London’s Burning: Delete Yoursef, You Got No Chance to Win

As regular readers of the blog know, I’ve been working on several projects related to the role of music in the queer futurity/relationality debates. I’ve been thinking specifically about the use of punk and the gestures toward acid house. This fall, I’ll be presenting on Genesis Breyer P-Orridge, Psychic TV, and Halberstam’s political negativity at the Feminist Theory and Music 11 Conference. I’m particularly interested in how P-Orridge’s work both bridges the punk and acid house, on the one hand, and incorporates a queer (or rather, pandrogynous) performance practice, on the other.

Given all that, I’m totally surprised and ashamed I forgot about Atari Teenage Riot’s “Delete Yourself, You Got No Chance to Win”:

Released in 1995 (only a year after Psychic TV’s “United 94”!), the track samples the Sex Pistols’ “God Save the Queen” and combines it with some Amen Break-beats. I’ll post a more fully developed analysis of this later, but right now, there are a couple of things I need to think more carefully about:

1. The shift from the “no future” of ENGLAND’s dreaming, to the “no chance to win” in 90s virtual reality. Or: what does the shift to cyberspace do? How does this relate to my work on queer (anti)futurity and Afrofuturism?
a. Speaking of Afrofuturism, what about the jungle-ization of “God Save”? The Amen Break, Jungle as the “dark side” of acid house, Lydon’s eventual turn to the more dubby (and jungle precursor) PiL, etc…
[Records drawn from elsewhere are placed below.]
### config.mk
export PLATFORM = sky130hd
export DESIGN_NAME = encoderTop
export DESIGN_NICKNAME = d
export VERILOG_FILES = /design/src/source/encoderPkg.sv /design/src/source/encoderIfs.sv /design/src/source/sampleBuffer.sv /design/src/source/autocorrUnit.sv /design/src/source/frameSequencer.sv /design/src/source/encoderTop.sv
export SDC_FILE = /design/constraint.sdc
export NUM_CORES = 2
export LEC_CHECK = 0
export BUFFER_PORTS_ARGS = -buffer_cell sky130_fd_sc_hd__clkbuf_2
export CAP_MARGIN = 20
export CORE_MARGIN = 3
export CORE_UTILIZATION = 55
export DETAILED_ROUTE_END_ITERATION = 8
export PLACE_DENSITY_LB_ADDON = 0.2
export SETUP_SLACK_MARGIN = 0.15
export SKIP_LAST_GASP = 1
export SLEW_MARGIN = 30
export SYNTH_ARGS = -nofsm -noshare
export SYNTH_HDL_FRONTEND = slang
export SYNTH_SLANG_ARGS = --single-unit
### constraint.sdc
create_clock -name clock -period 14.5 [get_ports clock]
set_input_delay 0.725 -clock clock [delete_from_list [all_inputs] [get_ports clock]]
set_output_delay 0.725 -clock clock [all_outputs]
set_load 0.02 [all_outputs]
### src/source/encoderPkg.sv
`default_nettype none

package encoderPkg;

	////////////////////////////////////////////////////////////////////////////
	// Datapath widths
	////////////////////////////////////////////////////////////////////////////

	localparam int sampleW = 16;	// Speech sample
	localparam int corrW = 32;	// Stored autocorrelation result
	localparam int accW = 40;	// MAC accumulator, 80 full-scale squares fit

	////////////////////////////////////////////////////////////////////////////
	// Frame defaults
	////////////////////////////////////////////////////////////////////////////

	localparam int defFrameLen = 80;
	localparam int defOrder = 10;
	localparam int defOutAddrW = 4;	// Must address Order+1 results

	// Sequencer stages, in frame order
	typedef enum logic [1:0]
	{
		stIdle,
		stLoad,
		stAutocorr
	} stageT;

endpackage

`default_nettype wire

### src/source/encoderIfs.sv
`default_nettype none

// Stage control between the sequencer and one processing unit
interface stageCtrlIf;
	import encoderPkg::*;

	stageT stage;
	logic request;	// Stage entered
	logic go;	// Gate released
	logic finish;	// Unit done with its stage

	modport seq
	(
		output stage,
		output request,
		output go,
		input finish
	);

	modport unit
	(
		input stage,
		input go,
		output finish
	);
endinterface
$ cat src/source/dwc_pkg.sv
package dwc_pkg;

  // Bus widths
  localparam int ADDR_WIDTH        = 32;
  localparam int ID_WIDTH          = 4;
  localparam int NARROW_DATA_WIDTH = 32;
  localparam int WIDE_DATA_WIDTH   = 256;
  localparam int NARROW_STRB_WIDTH = NARROW_DATA_WIDTH / 8;
  localparam int WIDE_STRB_WIDTH   = WIDE_DATA_WIDTH / 8;
  localparam int LEN_WIDTH         = 8;
  localparam int RESP_WIDTH        = 2;

  // Narrow lanes inside one wide beat
  localparam int LANE_COUNT = WIDE_DATA_WIDTH / NARROW_DATA_WIDTH;
  localparam int LANE_WIDTH = $clog2(LANE_COUNT);
  // Lowest address bit of the lane index, above the narrow byte offset
  localparam int LANE_LSB   = $clog2(NARROW_STRB_WIDTH);

  typedef enum logic {
    DEC_IDLE,
    DEC_ISSUE
  } decoder_state_e;

  typedef enum logic {
    UNPACK_EMPTY,
    UNPACK_DRAIN
  } unpack_state_e;

endpackage
$ cat src/source/dwc_burst_if.sv
`timescale 1ns/100ps

interface dwc_burst_if;
  import dwc_pkg::*;

  logic                  valid;
  logic                  ready;
  // Lane of the first narrow beat inside the first wide beat
  logic [LANE_WIDTH-1:0] first_lane;
  // Narrow burst length, beats minus one
  logic [LEN_WIDTH-1:0]  len;

  modport producer (
    output valid,
    output first_lane,
    output len,
    input  ready
  );

  modport consumer (
    input  valid,
    input  first_lane,
    input  len,
    output ready
  );

endinterface

$ cat src/source/dwc_upsizer.sv
`timescale 1ns/100ps

module dwc_upsizer (
  input  logic                                  clk,
  input  logic                                  arst_n,
  // Narrow AW
  input  logic                                  s_aw_valid,
  output logic                                  s_aw_ready,
  input  logic [dwc_pkg::ID_WIDTH-1:0]          s_aw_id,
  input  logic [dwc_pkg::ADDR_WIDTH-1:0]        s_aw_addr,
  input  logic [dwc_pkg::LEN_WIDTH-1:0]         s_aw_len,
  // Narrow W
  input  logic                                  s_w_valid,
  output logic                                  s_w_ready,
  input  logic [dwc_pkg::NARROW_DATA_WIDTH-1:0] s_w_data,
  input  logic [dwc_pkg::NARROW_STRB_WIDTH-1:0] s_w_strb,
  input  logic                                  s_w_last,
  // Narrow B
  output logic                                  s_b_valid,
  input  logic                                  s_b_ready,
  output logic [dwc_pkg::ID_WIDTH-1:0]          s_b_id,
  output logic [dwc_pkg::RESP_WIDTH-1:0]        s_b_resp,
  // Narrow AR
  input  logic                                  s_ar_valid,
  output logic                                  s_ar_ready,
  input  logic [dwc_pkg::ID_WIDTH-1:0]          s_ar_id,
  input  logic [dwc_pkg::ADDR_WIDTH-1:0]        s_ar_addr,
  input  logic [dwc_pkg::LEN_WIDTH-1:0]         s_ar_len,
  // Narrow R
  output logic                                  s_r_valid,
  input  logic                                  s_r_ready,
  output logic [dwc_pkg::ID_WIDTH-1:0]          s_r_id,
  output logic [dwc_pkg::NARROW_DATA_WIDTH-1:0] s_r_data,
  output logic [dwc_pkg::RESP_WIDTH-1:0]        s_r_resp,
  output logic                                  s_r_last,
  // Wide AW
  output logic                                  m_aw_valid,
  input  logic                                  m_aw_ready,
  output logic [dwc_pkg::ID_WIDTH-1:0]          m_aw_id,
  output logic [dwc_pkg::ADDR_WIDTH-1:0]        m_aw_addr,
  output logic [dwc_pkg::LEN_WIDTH-1:0]         m_aw_len,
  // Wide W
  output logic                                  m_w_valid,
  input  logic                                  m_w_ready,
  output logic [dwc_pkg::WIDE_DATA_WIDTH-1:0]   m_w_data,
  output logic [dwc_pkg::WIDE_STRB_WIDTH-1:0]   m_w_strb,
  output logic                                  m_w_last,
  // Wide B
  input  logic                                  m_b_valid,
  output logic                                  m_b_ready,
  input  logic [dwc_pkg::ID_WIDTH-1:0]          m_b_id,
  input  logic [dwc_pkg::RESP_WIDTH-1:0]        m_b_resp,
  // Wide AR
  output logic                                  m_ar_valid,
  input  logic                                  m_ar_ready,
  output logic [dwc_pkg::ID_WIDTH-1:0]          m_ar_id,
  output logic [dwc_pkg::ADDR_WIDTH-1:0]        m_ar_addr,
  output logic [dwc_pkg::LEN_WIDTH-1:0]         m_ar_len,
  // Wide R
  input  logic                                  m_r_valid,
  output logic                                  m_r_ready,
  input  logic [dwc_pkg::ID_WIDTH-1:0]          m_r_id,
  input  logic [dwc_pkg::WIDE_DATA_WIDTH-1:0]   m_r_data,
  input  logic [dwc_pkg::RESP_WIDTH-1:0]        m_r_resp,
  input  logic                                  m_r_last
);

  dwc_burst_if aw_burst ();
  dwc_burst_if ar_burst ();

  // One wide burst per narrow burst, so B needs no merging
  assign s_b_valid = m_b_valid;
  assign m_b_ready = s_b_ready;
  assign s_b_id    = m_b_id;
  assign s_b_resp  = m_b_resp;

  dwc_burst_decoder i_aw_decoder (
    .clk        (clk),
    .arst_n     (arst_n),
    .ax_valid   (s_aw_valid),
    .ax_ready   (s_aw_ready),
    .ax_id      (s_aw_id),
    .ax_addr    (s_aw_addr),
    .ax_len     (s_aw_len),
    .wide_valid (m_aw_valid),
    .wide_ready (m_aw_ready),
    .wide_id    (m_aw_id),
    .wide_addr  (m_aw_addr),
    .wide_len   (m_aw_len),
    .burst      (aw_burst.producer)
  );

  dwc_burst_decoder i_ar_decoder (
    .clk        (clk),
    .arst_n     (arst_n),
    .ax_valid   (s_ar_valid),
    .ax_ready   (s_ar_ready),
    .ax_id      (s_ar_id),
    .ax_addr    (s_ar_addr),
    .ax_len     (s_ar_len),
    .wide_valid (m_ar_valid),
    .wide_ready (m_ar_ready),
    .wide_id    (m_ar_id),
    .wide_addr  (m_ar_addr),
    .wide_len   (m_ar_len),
    .burst      (ar_burst.producer)
  );

  dwc_write_packer i_write_packer (
    .clk        (clk),
    .arst_n     (arst_n),
    .w_valid    (s_w_valid),
    .w_ready    (s_w_ready),
    .w_data     (s_w_data),
    .w_strb     (s_w_strb),
    .w_last     (s_w_last),
    .wide_valid (m_w_valid),
    .wide_ready (m_w_ready),
    .wide_data  (m_w_data),
    .wide_strb  (m_w_strb),
    .wide_last  (m_w_last),
    .burst      (aw_burst.consumer)
  );

  dwc_read_unpacker i_read_unpacker (
    .clk        (clk),
    .arst_n     (arst_n),
    .wide_valid (m_r_valid),
    .wide_ready (m_r_ready),
    .wide_id    (m_r_id),
    .wide_data  (m_r_data),
    .wide_resp  (m_r_resp),
    .wide_last  (m_r_last),
    .r_valid    (s_r_valid),
    .r_ready    (s_r_ready),
    .r_id       (s_r_id),
    .r_data     (s_r_data),
    .r_resp     (s_r_resp),
    .r_last     (s_r_last),
    .burst      (ar_burst.consumer)
  );

endmodule

$ cat src/source/dwc_read_unpacker.sv
`timescale 1ns/100ps

module dwc_read_unpacker (
  input  logic                                  clk,
  input  logic                                  arst_n,
  // Wide R
  input  logic                                  wide_valid,
  output logic                                  wide_ready,
  input  logic [dwc_pkg::ID_WIDTH-1:0]          wide_id,
  input  logic [dwc_pkg::WIDE_DATA_WIDTH-1:0]   wide_data,
  input  logic [dwc_pkg::RESP_WIDTH-1:0]        wide_resp,
  input  logic                                  wide_last,
  // Narrow R
  output logic                                  r_valid,
  input  logic                                  r_ready,
  output logic [dwc_pkg::ID_WIDTH-1:0]          r_id,
  output logic [dwc_pkg::NARROW_DATA_WIDTH-1:0] r_data,
  output logic [dwc_pkg::RESP_WIDTH-1:0]        r_resp,
  output logic                                  r_last,
  // Read burst descriptor
  dwc_burst_if.consumer                         burst
);
  import dwc_pkg::*;

  unpack_state_e              state;
  logic                       desc_held;
  logic [LANE_WIDTH-1:0]      lane_cnt;
  logic [LEN_WIDTH-1:0]       remaining;
  logic [LEN_WIDTH-1:0]       wide_beat_cnt;
  logic [LEN_WIDTH-1:0]       final_wide;
  logic [LEN_WIDTH:0]         desc_wide_len;
  logic [WIDE_DATA_WIDTH-1:0] data_q;
  logic                       wide_fire;
  logic                       r_fire;
  logic                       lane_end;

  assign wide_ready  = (state == UNPACK_EMPTY) && desc_held;
  assign burst.ready = !desc_held;

  assign wide_fire = wide_valid && wide_ready;
  assign r_fire    = r_valid && r_ready;
  assign lane_end  = (lane_cnt == LANE_WIDTH'(LANE_COUNT - 1));

  // Index of the last wide beat of the burst
  assign desc_wide_len = ({1'b0, burst.len}
                         + {{(LEN_WIDTH + 1 - LANE_WIDTH){1'b0}}, burst.first_lane}) >> LANE_WIDTH;

  assign r_valid = (state == UNPACK_DRAIN);
  assign r_data  = data_q[lane_cnt*NARROW_DATA_WIDTH +: NARROW_DATA_WIDTH];
  assign r_last  = (remaining == '0);

  always_ff @(posedge clk or negedge arst_n) begin
    if (!arst_n) begin
      state         <= UNPACK_EMPTY;
      desc_held     <= 1'b0;
      lane_cnt      <= '0;
      remaining     <= '0;
      wide_beat_cnt <= '0;
      final_wide    <= '0;
    end else begin
      if (burst.valid && burst.ready) begin
        desc_held     <= 1'b1;
        lane_cnt      <= burst.first_lane;
        remaining     <= burst.len;
        wide_beat_cnt <= '0;
        final_wide    <= desc_wide_len[LEN_WIDTH-1:0];
      end

      if (wide_fire) begin
        state         <= UNPACK_DRAIN;
        wide_beat_cnt <= wide_beat_cnt + 1'b1;
      end

      if (r_fire) begin
        lane_cnt  <= lane_cnt + 1'b1;
        remaining <= remaining - 1'b1;
        // Fetch the next wide beat after the top lane or the burst end
        if (lane_end || r_last) begin
          state <= UNPACK_EMPTY;
        end
        if (r_last) begin
          desc_held <= 1'b0;
        end
      end
    end
  end

  always_ff @(posedge clk) begin
    if (wide_fire) begin
      data_q <= wide_data;
      r_id   <= wide_id;
      r_resp <= wide_resp;
    end
  end

  // Slave ends the wide burst on the beat computed by the decoder
  a_wide_last: assert property (@(posedge clk) disable iff (!arst_n)
    wide_fire |-> (wide_last == (wide_beat_cnt == final_wide)));

endmodule
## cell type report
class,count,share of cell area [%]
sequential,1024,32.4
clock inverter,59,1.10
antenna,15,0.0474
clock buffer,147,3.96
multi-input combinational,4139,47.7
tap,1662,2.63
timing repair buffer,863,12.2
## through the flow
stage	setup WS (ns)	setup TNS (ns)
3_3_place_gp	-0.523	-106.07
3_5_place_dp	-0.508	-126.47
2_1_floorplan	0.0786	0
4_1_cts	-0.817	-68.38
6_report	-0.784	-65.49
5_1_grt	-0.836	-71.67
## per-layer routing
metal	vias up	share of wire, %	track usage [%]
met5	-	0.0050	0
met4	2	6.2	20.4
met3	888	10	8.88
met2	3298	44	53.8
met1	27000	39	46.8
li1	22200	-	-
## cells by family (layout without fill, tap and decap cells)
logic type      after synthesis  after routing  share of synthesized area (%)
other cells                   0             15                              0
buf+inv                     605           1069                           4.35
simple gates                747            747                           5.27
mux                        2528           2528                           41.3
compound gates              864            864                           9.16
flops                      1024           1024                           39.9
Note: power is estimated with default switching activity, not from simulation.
2. “Delete Yourself” as an update on James Chance’s Downtown No Wave “Contort Yourself”?

3. I need to listen to the music more carefully and figure out what’s going on formally/compositionally.

I stumbled on this song at the gym today: I was listening to Gaga’s “Born This Way,” when I thought, “Huh, this is like Madonna trying to make an Atari Teenage Riot album.” So, I then decided to listen to some ATR, and the lightbulb went off when this track came up. That said, I still ought sometime to think about BTW and ATR…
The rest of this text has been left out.